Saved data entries

[config.mk]
export PLATFORM = sky130hd
export DESIGN_NAME = bitwise_unit_arbiter
export DESIGN_NICKNAME = d
export VERILOG_FILES = /design/src/rtl/bitwise_arb_pkg.sv /design/src/rtl/bitwise_gates.sv /design/src/rtl/bitwise_unit_arbiter_rr_arbiter.sv /design/src/rtl/bitwise_unit_arbiter.sv
export SDC_FILE = /design/constraint.sdc
export NUM_CORES = 1
export LEC_CHECK = 0
export ABC_AREA = 1
export CAP_MARGIN = 5
export CORE_AREA = 3 3 118 75
export CTS_BUF_LIST = sky130_fd_sc_hd__clkbuf_4
export CTS_CLUSTER_DIAMETER = 80
export CTS_CLUSTER_SIZE = 12
export DETAILED_ROUTE_END_ITERATION = 7
export DIE_AREA = 0 0 121 78
export PLACE_DENSITY = 0.68
export SETUP_SLACK_MARGIN = 0.5
export SLEW_MARGIN = 20
export SYNTH_ARGS = -nofsm -noshare
export SYNTH_HDL_FRONTEND = slang
export SYNTH_SLANG_ARGS = --single-unit
[constraint.sdc]
create_clock -name clk -period 7.03 [get_ports clk]
set_clock_uncertainty 0.1 [all_clocks]
set_input_delay 1.7575 -clock clk [delete_from_list [all_inputs] [get_ports clk]]
set_output_delay 1.7575 -clock clk [all_outputs]
set_load 0.02 [all_outputs]
[src/rtl/bitwise_arb_pkg.sv]
// rtl/bitwise_arb_pkg.sv - opcode, FSM state and width constants for bitwise_unit_arbiter
package bitwise_arb_pkg;

    localparam int OP_W = 2;

    localparam logic [OP_W-1:0] OP_AND  = 2'b00;
    localparam logic [OP_W-1:0] OP_OR   = 2'b01;
    localparam logic [OP_W-1:0] OP_NAND = 2'b10;
    localparam logic [OP_W-1:0] OP_NOR  = 2'b11;

    typedef enum logic [1:0] {
        ST_IDLE = 2'd0,
        ST_EXEC = 2'd1,
        ST_RESP = 2'd2
    } state_t;

endpackage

Work to complete:
Keeping every word and mark as it is, print the entries above.

Output for this exercise:
[config.mk]
export PLATFORM = sky130hd
export DESIGN_NAME = bitwise_unit_arbiter
export DESIGN_NICKNAME = d
export VERILOG_FILES = /design/src/rtl/bitwise_arb_pkg.sv /design/src/rtl/bitwise_gates.sv /design/src/rtl/bitwise_unit_arbiter_rr_arbiter.sv /design/src/rtl/bitwise_unit_arbiter.sv
export SDC_FILE = /design/constraint.sdc
export NUM_CORES = 1
export LEC_CHECK = 0
export ABC_AREA = 1
export CAP_MARGIN = 5
export CORE_AREA = 3 3 118 75
export CTS_BUF_LIST = sky130_fd_sc_hd__clkbuf_4
export CTS_CLUSTER_DIAMETER = 80
export CTS_CLUSTER_SIZE = 12
export DETAILED_ROUTE_END_ITERATION = 7
export DIE_AREA = 0 0 121 78
export PLACE_DENSITY = 0.68
export SETUP_SLACK_MARGIN = 0.5
export SLEW_MARGIN = 20
export SYNTH_ARGS = -nofsm -noshare
export SYNTH_HDL_FRONTEND = slang
export SYNTH_SLANG_ARGS = --single-unit
[constraint.sdc]
create_clock -name clk -period 7.03 [get_ports clk]
set_clock_uncertainty 0.1 [all_clocks]
set_input_delay 1.7575 -clock clk [delete_from_list [all_inputs] [get_ports clk]]
set_output_delay 1.7575 -clock clk [all_outputs]
set_load 0.02 [all_outputs]
[src/rtl/bitwise_arb_pkg.sv]
// rtl/bitwise_arb_pkg.sv - opcode, FSM state and width constants for bitwise_unit_arbiter
package bitwise_arb_pkg;

    localparam int OP_W = 2;

    localparam logic [OP_W-1:0] OP_AND  = 2'b00;
    localparam logic [OP_W-1:0] OP_OR   = 2'b01;
    localparam logic [OP_W-1:0] OP_NAND = 2'b10;
    localparam logic [OP_W-1:0] OP_NOR  = 2'b11;

    typedef enum logic [1:0] {
        ST_IDLE = 2'd0,
        ST_EXEC = 2'd1,
        ST_RESP = 2'd2
    } state_t;

endpackage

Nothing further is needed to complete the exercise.